Collected data entries
■ ■ ■ ■ ■

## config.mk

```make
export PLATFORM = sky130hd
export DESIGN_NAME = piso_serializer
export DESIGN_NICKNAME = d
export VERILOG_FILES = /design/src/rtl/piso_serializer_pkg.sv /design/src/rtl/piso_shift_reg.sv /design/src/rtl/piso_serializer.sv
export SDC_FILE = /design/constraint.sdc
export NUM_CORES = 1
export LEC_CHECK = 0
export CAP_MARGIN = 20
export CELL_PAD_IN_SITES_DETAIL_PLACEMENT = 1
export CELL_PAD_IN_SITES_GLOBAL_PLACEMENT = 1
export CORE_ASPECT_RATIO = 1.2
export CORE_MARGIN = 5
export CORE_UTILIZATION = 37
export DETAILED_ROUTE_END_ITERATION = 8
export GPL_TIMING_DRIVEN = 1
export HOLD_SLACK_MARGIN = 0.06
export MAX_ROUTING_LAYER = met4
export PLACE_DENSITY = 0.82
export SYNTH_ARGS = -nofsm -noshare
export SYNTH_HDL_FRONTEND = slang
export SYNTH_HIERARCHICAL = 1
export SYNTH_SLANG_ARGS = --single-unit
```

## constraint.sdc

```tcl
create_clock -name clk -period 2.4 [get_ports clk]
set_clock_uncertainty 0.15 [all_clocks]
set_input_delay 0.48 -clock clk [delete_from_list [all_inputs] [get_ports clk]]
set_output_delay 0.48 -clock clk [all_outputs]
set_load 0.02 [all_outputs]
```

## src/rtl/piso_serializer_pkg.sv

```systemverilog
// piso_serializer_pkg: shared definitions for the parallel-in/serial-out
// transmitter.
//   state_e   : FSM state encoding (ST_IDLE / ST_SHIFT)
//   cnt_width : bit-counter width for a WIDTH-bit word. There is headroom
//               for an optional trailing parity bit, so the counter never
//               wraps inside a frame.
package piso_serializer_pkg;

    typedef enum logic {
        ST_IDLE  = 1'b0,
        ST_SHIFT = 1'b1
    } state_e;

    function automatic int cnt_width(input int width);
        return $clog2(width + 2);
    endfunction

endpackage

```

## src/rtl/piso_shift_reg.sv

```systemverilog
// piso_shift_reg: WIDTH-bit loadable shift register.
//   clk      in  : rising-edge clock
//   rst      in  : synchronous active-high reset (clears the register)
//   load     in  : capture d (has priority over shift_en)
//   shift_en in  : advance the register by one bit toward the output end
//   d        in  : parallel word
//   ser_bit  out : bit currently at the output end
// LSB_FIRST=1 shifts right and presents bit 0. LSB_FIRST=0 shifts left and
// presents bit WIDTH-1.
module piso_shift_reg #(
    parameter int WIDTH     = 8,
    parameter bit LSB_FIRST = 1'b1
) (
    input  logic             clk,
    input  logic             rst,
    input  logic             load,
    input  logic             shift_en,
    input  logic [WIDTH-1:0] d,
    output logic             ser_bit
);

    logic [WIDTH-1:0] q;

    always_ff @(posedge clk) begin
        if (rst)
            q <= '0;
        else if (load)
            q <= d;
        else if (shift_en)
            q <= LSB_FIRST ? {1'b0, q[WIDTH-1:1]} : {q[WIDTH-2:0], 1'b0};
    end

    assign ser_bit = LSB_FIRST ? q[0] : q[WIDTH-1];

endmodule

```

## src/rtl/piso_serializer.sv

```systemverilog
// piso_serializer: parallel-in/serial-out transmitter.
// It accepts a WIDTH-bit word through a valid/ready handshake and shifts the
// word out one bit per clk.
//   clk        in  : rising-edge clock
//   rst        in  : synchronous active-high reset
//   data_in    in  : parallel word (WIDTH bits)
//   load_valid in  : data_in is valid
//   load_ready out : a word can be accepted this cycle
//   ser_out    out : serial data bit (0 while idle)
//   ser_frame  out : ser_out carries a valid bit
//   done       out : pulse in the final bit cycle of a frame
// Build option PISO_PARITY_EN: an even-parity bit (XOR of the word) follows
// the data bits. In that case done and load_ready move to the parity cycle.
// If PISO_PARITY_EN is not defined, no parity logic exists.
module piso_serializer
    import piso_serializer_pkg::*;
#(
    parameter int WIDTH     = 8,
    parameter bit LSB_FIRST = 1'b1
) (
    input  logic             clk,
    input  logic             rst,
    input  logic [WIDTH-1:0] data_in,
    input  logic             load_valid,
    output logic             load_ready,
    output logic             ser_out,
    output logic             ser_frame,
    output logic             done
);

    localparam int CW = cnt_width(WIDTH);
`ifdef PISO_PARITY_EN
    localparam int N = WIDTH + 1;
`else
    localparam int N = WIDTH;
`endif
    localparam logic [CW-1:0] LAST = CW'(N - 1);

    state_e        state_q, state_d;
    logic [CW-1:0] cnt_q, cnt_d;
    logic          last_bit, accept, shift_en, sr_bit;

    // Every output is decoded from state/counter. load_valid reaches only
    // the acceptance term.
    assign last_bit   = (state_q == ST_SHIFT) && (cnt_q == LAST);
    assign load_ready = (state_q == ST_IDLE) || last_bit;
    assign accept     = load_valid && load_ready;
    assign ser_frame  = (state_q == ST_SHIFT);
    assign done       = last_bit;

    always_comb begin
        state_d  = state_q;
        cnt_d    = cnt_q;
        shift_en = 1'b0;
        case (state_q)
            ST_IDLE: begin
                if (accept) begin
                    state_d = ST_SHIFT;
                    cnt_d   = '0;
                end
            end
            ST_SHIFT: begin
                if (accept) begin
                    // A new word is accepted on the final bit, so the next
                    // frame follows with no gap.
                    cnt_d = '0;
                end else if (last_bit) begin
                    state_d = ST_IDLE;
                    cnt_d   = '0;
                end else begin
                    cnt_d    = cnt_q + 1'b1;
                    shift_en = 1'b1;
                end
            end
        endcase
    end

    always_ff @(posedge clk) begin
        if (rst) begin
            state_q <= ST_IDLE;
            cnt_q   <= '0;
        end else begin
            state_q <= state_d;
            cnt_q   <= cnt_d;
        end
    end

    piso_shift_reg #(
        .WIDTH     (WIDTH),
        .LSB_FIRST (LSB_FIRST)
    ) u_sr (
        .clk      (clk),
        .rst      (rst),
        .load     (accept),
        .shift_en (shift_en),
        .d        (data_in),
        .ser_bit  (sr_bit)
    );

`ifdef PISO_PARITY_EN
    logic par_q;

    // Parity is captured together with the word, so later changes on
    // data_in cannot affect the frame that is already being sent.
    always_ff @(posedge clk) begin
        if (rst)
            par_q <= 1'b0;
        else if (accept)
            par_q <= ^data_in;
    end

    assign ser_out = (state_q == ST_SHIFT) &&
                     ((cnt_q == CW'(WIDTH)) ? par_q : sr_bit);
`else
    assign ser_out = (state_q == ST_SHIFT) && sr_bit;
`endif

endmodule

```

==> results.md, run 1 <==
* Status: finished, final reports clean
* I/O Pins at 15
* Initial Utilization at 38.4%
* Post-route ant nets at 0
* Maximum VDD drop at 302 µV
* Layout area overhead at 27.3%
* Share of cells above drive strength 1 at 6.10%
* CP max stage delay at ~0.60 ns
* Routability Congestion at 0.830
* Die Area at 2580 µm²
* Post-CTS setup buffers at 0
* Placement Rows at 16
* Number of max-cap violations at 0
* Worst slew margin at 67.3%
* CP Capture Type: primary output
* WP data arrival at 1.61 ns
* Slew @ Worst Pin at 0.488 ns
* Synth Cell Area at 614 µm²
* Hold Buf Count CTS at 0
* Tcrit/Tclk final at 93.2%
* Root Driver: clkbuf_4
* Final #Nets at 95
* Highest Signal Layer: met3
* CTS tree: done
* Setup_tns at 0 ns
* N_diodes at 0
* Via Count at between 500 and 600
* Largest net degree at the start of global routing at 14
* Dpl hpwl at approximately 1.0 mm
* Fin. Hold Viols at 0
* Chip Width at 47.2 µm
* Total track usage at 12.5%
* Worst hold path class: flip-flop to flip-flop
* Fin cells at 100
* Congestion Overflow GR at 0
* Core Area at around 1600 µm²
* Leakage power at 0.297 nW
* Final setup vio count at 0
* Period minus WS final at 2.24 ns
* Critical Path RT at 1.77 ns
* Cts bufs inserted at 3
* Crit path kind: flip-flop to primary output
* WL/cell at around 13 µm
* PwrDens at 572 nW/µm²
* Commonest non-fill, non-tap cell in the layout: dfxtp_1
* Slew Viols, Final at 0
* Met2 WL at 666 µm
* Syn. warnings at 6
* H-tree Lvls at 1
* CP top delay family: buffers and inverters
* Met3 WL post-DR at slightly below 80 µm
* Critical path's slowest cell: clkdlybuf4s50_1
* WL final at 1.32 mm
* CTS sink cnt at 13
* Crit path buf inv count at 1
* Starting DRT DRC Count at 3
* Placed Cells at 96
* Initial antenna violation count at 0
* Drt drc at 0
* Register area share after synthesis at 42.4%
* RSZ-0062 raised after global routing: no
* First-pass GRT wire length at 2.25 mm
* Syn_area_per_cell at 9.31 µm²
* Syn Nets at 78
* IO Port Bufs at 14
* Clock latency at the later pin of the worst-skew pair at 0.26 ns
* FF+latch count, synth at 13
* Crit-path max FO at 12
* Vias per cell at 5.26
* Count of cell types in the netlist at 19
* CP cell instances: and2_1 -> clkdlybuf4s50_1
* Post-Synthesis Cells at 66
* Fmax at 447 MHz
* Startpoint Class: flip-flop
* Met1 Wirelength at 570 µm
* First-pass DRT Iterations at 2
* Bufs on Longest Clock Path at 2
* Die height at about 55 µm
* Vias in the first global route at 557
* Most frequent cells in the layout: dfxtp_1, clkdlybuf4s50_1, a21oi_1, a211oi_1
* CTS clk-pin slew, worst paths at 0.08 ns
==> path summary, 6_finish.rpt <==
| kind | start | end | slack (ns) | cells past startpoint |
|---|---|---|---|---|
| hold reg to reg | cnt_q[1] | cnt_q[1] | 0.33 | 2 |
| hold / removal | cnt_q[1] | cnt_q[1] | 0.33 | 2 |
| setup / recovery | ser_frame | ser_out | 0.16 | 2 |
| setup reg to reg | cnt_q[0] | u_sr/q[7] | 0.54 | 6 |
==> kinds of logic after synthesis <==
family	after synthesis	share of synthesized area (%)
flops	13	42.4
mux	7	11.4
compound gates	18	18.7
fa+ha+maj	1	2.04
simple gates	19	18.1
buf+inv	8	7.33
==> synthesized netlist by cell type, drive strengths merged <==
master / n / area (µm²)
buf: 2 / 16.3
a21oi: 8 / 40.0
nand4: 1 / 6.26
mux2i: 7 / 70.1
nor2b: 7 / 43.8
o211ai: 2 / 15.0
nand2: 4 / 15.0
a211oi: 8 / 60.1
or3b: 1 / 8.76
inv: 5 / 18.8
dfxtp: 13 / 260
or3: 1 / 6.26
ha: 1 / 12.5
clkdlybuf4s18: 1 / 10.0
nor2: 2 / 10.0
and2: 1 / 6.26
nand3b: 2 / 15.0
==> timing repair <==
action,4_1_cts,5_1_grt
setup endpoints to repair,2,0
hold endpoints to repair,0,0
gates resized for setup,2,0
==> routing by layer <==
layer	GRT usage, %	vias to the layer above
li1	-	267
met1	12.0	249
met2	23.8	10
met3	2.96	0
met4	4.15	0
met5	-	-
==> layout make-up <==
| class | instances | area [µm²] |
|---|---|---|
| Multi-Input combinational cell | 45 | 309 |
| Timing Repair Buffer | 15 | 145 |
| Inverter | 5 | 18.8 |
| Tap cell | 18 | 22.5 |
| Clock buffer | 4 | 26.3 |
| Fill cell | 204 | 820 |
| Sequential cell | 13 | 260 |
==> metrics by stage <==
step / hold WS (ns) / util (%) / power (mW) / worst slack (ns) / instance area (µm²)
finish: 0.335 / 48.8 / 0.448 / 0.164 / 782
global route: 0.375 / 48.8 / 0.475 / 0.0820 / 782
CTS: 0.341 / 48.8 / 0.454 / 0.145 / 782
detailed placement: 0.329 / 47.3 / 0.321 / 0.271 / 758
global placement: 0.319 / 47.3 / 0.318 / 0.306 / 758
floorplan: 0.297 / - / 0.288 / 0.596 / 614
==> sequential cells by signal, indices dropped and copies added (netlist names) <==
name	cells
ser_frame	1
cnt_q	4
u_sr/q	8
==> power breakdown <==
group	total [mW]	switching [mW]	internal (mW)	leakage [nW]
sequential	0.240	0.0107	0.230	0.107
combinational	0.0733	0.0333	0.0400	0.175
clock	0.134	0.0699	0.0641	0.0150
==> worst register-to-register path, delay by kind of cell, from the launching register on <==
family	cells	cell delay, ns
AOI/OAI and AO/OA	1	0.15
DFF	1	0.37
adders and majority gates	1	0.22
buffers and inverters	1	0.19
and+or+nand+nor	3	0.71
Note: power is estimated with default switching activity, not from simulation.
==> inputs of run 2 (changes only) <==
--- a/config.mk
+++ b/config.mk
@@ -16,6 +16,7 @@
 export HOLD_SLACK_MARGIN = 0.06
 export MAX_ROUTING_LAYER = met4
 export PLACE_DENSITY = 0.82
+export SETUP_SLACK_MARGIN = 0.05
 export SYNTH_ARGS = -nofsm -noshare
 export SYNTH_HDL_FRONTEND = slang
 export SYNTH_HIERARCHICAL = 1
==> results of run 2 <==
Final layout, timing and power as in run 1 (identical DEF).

■ ■ ■ ■ ■

From the records above, quote only the lines running from the line with "Cells at 96" to the line with "about 55 µm", both lines included.

* Placed Cells at 96
* Initial antenna violation count at 0
* Drt drc at 0
* Register area share after synthesis at 42.4%
* RSZ-0062 raised after global routing: no
* First-pass GRT wire length at 2.25 mm
* Syn_area_per_cell at 9.31 µm²
* Syn Nets at 78
* IO Port Bufs at 14
* Clock latency at the later pin of the worst-skew pair at 0.26 ns
* FF+latch count, synth at 13
* Crit-path max FO at 12
* Vias per cell at 5.26
* Count of cell types in the netlist at 19
* CP cell instances: and2_1 -> clkdlybuf4s50_1
* Post-Synthesis Cells at 66
* Fmax at 447 MHz
* Startpoint Class: flip-flop
* Met1 Wirelength at 570 µm
* First-pass DRT Iterations at 2
* Bufs on Longest Clock Path at 2
* Die height at about 55 µm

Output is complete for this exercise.